The Worst of Sinners

"Here is a trustworthy statement that deserves full acceptance: Christ Jesus came into the world to save sinners - of which I am the worst. But for that very reason I was shown mercy so that in me, the worst of sinners, Christ Jesus might display his unlimited patience as an example for those who believe on him and receive eternal life. Now to the King eternal, immortal, invisible, the only God, be honor and glory forever and ever. Amen." - Timothy 1:15-17

...the worst of sinners...
To the world, I probably appear less of a sinner. I go to church, I read my Bible, I don't use fowl or crude language, I don't get drunk, I don't sleep around, I talk about my faith...but even then I am a sinner, the worst of sinners, in which Christ came into the world to save. Although my flaws may not be seen my many in the world, my sin, my missing the marks of perfection are very real and they run deep. In my heart I harbor bitterness, anger, jealousy, idolatry, lust, inability to be self-controlled, gossip, unforgiveness, ungenuineness (if that is even a word)...and the list could go on and on. Although it may not always be seen, which is often not the case, even I, one who claims to know and daily experience the grace of God and follow Jesus, am a sinner in need of saving.
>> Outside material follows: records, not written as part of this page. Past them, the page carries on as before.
Source: an optimization exercise on an open RTL-to-GDS flow (aim: small area). Production flows keep margins and buffers that such runs may drop.
RTL that was checked went through simulation tests only; none was proved equivalent to the original.

the previous run:
==> flow/design.v <==
module System_top #(
    parameter  DATA_WIDTH='d8 ,
                DATA_DEPTH='d16,
                PRESCALE_WIDTH='d5,
                NUM_STAGES='d2,
                RATIO_WD='d4
) (
    input wire REF_CLK,
    input wire RST,
    input wire RX_IN,
    output wire TX_OUT
);
localparam [3:0] S_IDLE = 4'd4,    
                 S_WA   = 4'd11,    
                 S_WD   = 4'd13,    
                 S_WR   = 4'd8,    
                 S_RA   = 4'd9,    
                 S_RD   = 4'd10,    
                 S_CA   = 4'd0,    
                 S_CAW  = 4'd7,    
                 S_CB   = 4'd6,    
                 S_CBW  = 4'd3,    
                 S_DF   = 4'd12,   
                 S_AL   = 4'd5,   
                 S_AIM  = 4'd14,   
                 S_AID  = 4'd1,   
                 S_AS   = 4'd2,   
                 S_TX   = 4'd15;   
reg  [3:0]  state;
reg  [3:0]  slot_cnt;    
reg         clr;         
reg         rx_act;      
reg  [3:0]  cyc;         
reg  [3:0]  bitn;        
reg  [15:0] P;
reg         cy;          
reg         sg;          
reg         hb;          
reg         second;      
reg         pe, pt;      
reg  [3:0]  r3;          
reg  [15:0] ring0, ring1, ring2, ring3, ring4, ring5, ring6, ring7;
wire [7:0]  T = {ring7[0], ring6[0], ring5[0], ring4[0],
                 ring3[0], ring2[0], ring1[0], ring0[0]};
wire        is2 = (slot_cnt == 4'd2);
wire        is3 = (slot_cnt == 4'd3);
wire [7:0]  rv  = {3'b000, is2, is2 | is3, is2, 1'b0, is2};
wire [3:0]  waddr = (state == S_CAW) ? 4'd0 : ((state == S_CBW) ? 4'd1 : P[3:0]);
wire        wr    = ((state == S_WR) | (state == S_CAW) | (state == S_CBW)) & (slot_cnt == waddr);
wire [7:0]  rin   = clr ? rv : (wr ? P[15:8] : T);
always @(posedge REF_CLK) begin
    ring0 <= {rin[0], ring0[15:1]};
    ring1 <= {rin[1], ring1[15:1]};
    ring2 <= {rin[2], ring2[15:1]};
    ring3 <= {rin[3], ring3[15:1]};
    ring4 <= {rin[4], ring4[15:1]};
    ring5 <= {rin[5], ring5[15:1]};
    ring6 <= {rin[6], ring6[15:1]};
    ring7 <= {rin[7], ring7[15:1]};
end
always @(posedge REF_CLK or negedge RST) begin
    if (!RST) begin
        slot_cnt <= 4'd0;
        clr      <= 1'b1;
    end else begin
        slot_cnt <= {slot_cnt[2:0],
                     slot_cnt[3] ^ slot_cnt[2] ^ (slot_cnt[2:0] == 3'b000)};
        if (slot_cnt == 4'd8)
            clr <= 1'b0;
    end
end
always @(posedge REF_CLK) begin
    if (is2) begin
        pe <= T[0];
        pt <= T[1];
    end
    if (is3)
        r3 <= T[3:0];
end
wire [3:0]  fn    = P[11:8];                    
wire        fmul  = (fn == 4'd2);
wire        fdiv  = (fn == 4'd3);
wire        aim   = (state == S_AIM);
wire        aid   = (state == S_AID);
wire        as    = (state == S_AS);
wire        f_cmp = (fn[3:2] == 2'b10);         
wire        f_sub = (fn == 4'd1) | f_cmp;       
wire        f_lg  = (fn[3:2] == 2'b01);         
wire        f_sl  = (fn[3:2] == 2'b11) &  fn[0];    
wire        f_sr  = (fn[3:2] == 2'b11) & ~fn[0];    
wire        f_ld1 = fmul | (fn[3:1] == 3'b111);     
wire        Tb    = T[cyc[2:0]];                
wire        first = (bitn == 4'd0);
wire        last   = (bitn == 4'd7);
wire        hi8   = P[8] & ~first;              
wire        x     = as ? P[0] : (aid ? hb : hi8);
wire        yb    = aim ? (P[0] & Tb) :
                    aid ? (Tb ^ ~sg) :
                    ((f_sl ? x : Tb) ^ f_sub);
wire        fs    = x ^ yb ^ cy;
wire        fc    = (x & yb) | (x & cy) | (yb & cy);
wire        lgb   = fn[1] ^ (fn[0] ? (x | Tb) : (x & Tb));
wire        ins   = aim ? fs :
                    aid ? fs & ~last :          
                    f_lg ? lgb :
                    (f_sr | (fn == 4'd8)) ? 1'b0 : fs;
wire        ser   = ~cyc[3] & (aim ? (slot_cnt == 4'd0) : (slot_cnt == 4'd1));
wire        post  = (aim | aid) & cyc[3];       
wire        as_st = as & ser;                   
wire        as_end = as_st & (f_sr | (cyc[2:0] == 3'b111));
wire        hi_st = (aim | aid) & ser;          
wire        m_post = aim & post;                
wire        d_post = aid & post;                
wire        s8     = hb ^ ~sg ^ cy;             
wire        nz    = sg | ins;                   
wire        gt    = fc & nz;                    
wire [7:0]  hiv   = (fn == 4'd1) ? {8{~fc}} : {7'b0, (fn == 4'd0) & fc};
wire        rx_en   = (state == S_IDLE) | (state == S_WA) | (state == S_WD) | (state == S_WR) |
                      (state == S_RA) | (state == S_CA) | (state == S_CAW) | (state == S_CB) |
                      (state == S_CBW) | (state == S_DF);
wire        tx      = (state == S_TX);
wire        bend    = (cyc[3:1] == 3'b111);     
wire        rx_smp  = rx_act & (cyc == 4'd11);  
wire        rx_dat  = rx_smp & (bitn != 4'd0) & ~bitn[3] | rx_smp & (bitn == 4'd8);
wire        rx_end  = rx_smp & ((bitn == 4'd10) | (bitn == 4'd9) & ~pe);
wire        tx_dat  = tx & bend & (bitn != 4'd0) & (bitn <= 4'd8);
wire        tx_end  = tx & bend & ((bitn == 4'd10) | (bitn == 4'd9) & ~pe);
wire [7:0]  rxb     = P[15:8];                  
wire        rd_hit  = (state == S_RD) & (slot_cnt == P[11:8]);
wire        al_hit  = (state == S_AL) & (slot_cnt == {3'b000, f_ld1});
wire        m_done  = m_post & last;
wire        d_done  = d_post & last;
wire        go_tx   = rd_hit | m_done | d_done | as_end;
assign TX_OUT = ~tx | ((bitn == 4'd0) ? 1'b0 :
                       (bitn <= 4'd8) ? P[0] :
                       ((bitn == 4'd9) & pe) ? cy : 1'b1);
always @(posedge REF_CLK or negedge RST) begin
    if (!RST) begin
        state  <= S_IDLE;
        rx_act <= 1'b0;
    end else begin
        if (!rx_act) begin
            if (rx_en & ~RX_IN)
                rx_act <= 1'b1;
        end else if (rx_end)
            rx_act <= 1'b0;
        case (state)
            S_IDLE: if (rx_end) begin
                        if (rxb == 8'hAA)      state <= S_WA;
                        else if (rxb == 8'hBB) state <= S_RA;
                        else if (rxb == 8'hCC) state <= S_CA;
                        else if (rxb == 8'hDD) state <= S_DF;
                    end
            S_WA:   if (rx_end) state <= S_WD;
            S_WD:   if (rx_end) state <= S_WR;
            S_WR:   if (wr) state <= S_IDLE;
            S_RA:   if (rx_end) state <= S_RD;
            S_CA:   if (rx_end) state <= S_CAW;
            S_CAW:  if (wr) state <= S_CB;
            S_CB:   if (rx_end) state <= S_CBW;
            S_CBW:  if (wr) state <= S_DF;
            S_DF:   if (rx_end) state <= S_AL;
            S_AL:   if (al_hit) state <= fmul ? S_AIM : (fdiv ? S_AID : S_AS);
            S_TX:   if (tx_end & ~second) state <= S_IDLE;
            default: if (go_tx) state <= S_TX;      
        endcase
    end
end
always @(posedge REF_CLK) begin
    if (go_tx | tx_end) begin
        cyc  <= ~r3;
        bitn <= 4'd0;
    end else if (rx_act | tx) begin
        if (bend) begin
            cyc  <= tx ? ~r3 : 4'd7;
            bitn <= bitn + 4'd1;
        end else
            cyc  <= cyc + 4'd1;
    end else if (al_hit) begin
        cyc  <= 4'd0;
        bitn <= 4'd0;
    end else if (aim | aid | as) begin
        if (ser)
            cyc  <= cyc + 4'd1;
        if (post) begin
            cyc  <= 4'd0;
            bitn <= bitn + 4'd1;
        end
    end else begin
        cyc  <= 4'd8;       
        bitn <= 4'd0;
    end
    if (rx_dat | tx_dat)
        P <= {RX_IN, P[15:1]};
    if (rd_hit)
        P[7:0] <= T;
    if (al_hit) begin
        P[7:0] <= T;
    end
    if (hi_st)
        P[15:8] <= {ins, P[15:9]};
    if (m_post)
        P <= {cy, P[15:1]};
    if (d_post) begin
        P[7:0] <= {P[6:0], ~s8};
    end
    if (as_st) begin
        P[7:0] <= {ins, P[7:1]};
        if (as_end) begin
            P[15:8] <= hiv;
            if (f_cmp)
                P[7:0] <= {6'b0, fn[1] & gt, fn[0] & (fn[1] ? gt : ~nz)};
        end
    end
    if (tx & bend & (bitn == 4'd0))
        cy <= pt;
    else if (tx_dat)
        cy <= cy ^ P[0];
    else if (al_hit)
        cy <= f_sub | fdiv;
    else if (as_st | hi_st)
        cy <= fc;
    else if (m_post)
        cy <= 1'b0;
    else if (d_post)
        cy <= ~s8;
    if (al_hit)
        sg <= 1'b0;
    else if (as_st)
        sg <= nz;
    else if (d_post)
        sg <= s8;
    if (al_hit)
        hb <= T[7];
    else if (aid & ser)
        hb <= hi8;
    else if (d_post)
        hb <= P[6];
    if (state == S_RD)
        second <= 1'b0;
    else if (state == S_AL)
        second <= 1'b1;
    else if (tx_end)
        second <= 1'b0;
end
endmodule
...that....Christ Jesus might be able to display his unlimited patience as an example for those who believe on him and have eternal life...
Although my sin may not be as clear to the naked eye, I know the depths of my hearts wretchedness. And my own sinful, fallen, and human eyes are able to see the depths of my sin, how much more is the holy, perfect and spotless One able to see. I began to think about how others (ie: my classmates, unbelieving friends from college, etc.) would think if I posted these verses on my Facebook, or if I shared it with them. Now of course, they all know I am not perfect, many of which have seen me in my broken states of sin, but I wondered what they would think. Then I began to think about, how even many times they did see me as a strong Christian or goody tooshoes, but when in reality, I was just covering up and masking my true identity of a sinner and unconfessed sin in my life that was really reigning me. What came to my mind were the many stories you hear about on the news when someone dresses up in uniform and begins to pretend the roll of a police officer, army soldier, etc. They believe that by putting on this attire and deceiveing unsuspecting people, that they may get away with this false identity and false power...all while performing an illegal act. How often do I put on the suit of "good Christian," all while my heart is holding unconfessed or unsurrendered sin. I masquerade around, hoping others will believe my outward appearance, so to distract from the reality of what is truly inside of me. It is then, where I not only see the wretcheness of mysinful nature in the sin I do, but also in the sin I create while trying to not be sinful. Even when I'm attempting to be good and right and pleasing to God, I don't even come close to good and holy. But what I have and continue to learn and see each day is that He truly is patient...unlimitly patient!!

...to the King eternal, immortal, invisible, the only God, be honor and glory forever and ever....
Because of His holiness, His unlimited patience, His mercy, I, the worst of sinners, can be free from the guilt and shame of sin. I am free from the eternal punishment of my imperfections. And through all this, through Him displaying his unlimited patience and his great mercy in me, a wretched sinner, undeserving of even a kind action from a great and powerful God, He displays his holiness, love, mercy, unlimited patience, power, character...and saves me...the worst of sinners. All for this last sentence: to the King...the only God, be honor and glory forever and ever. Amen.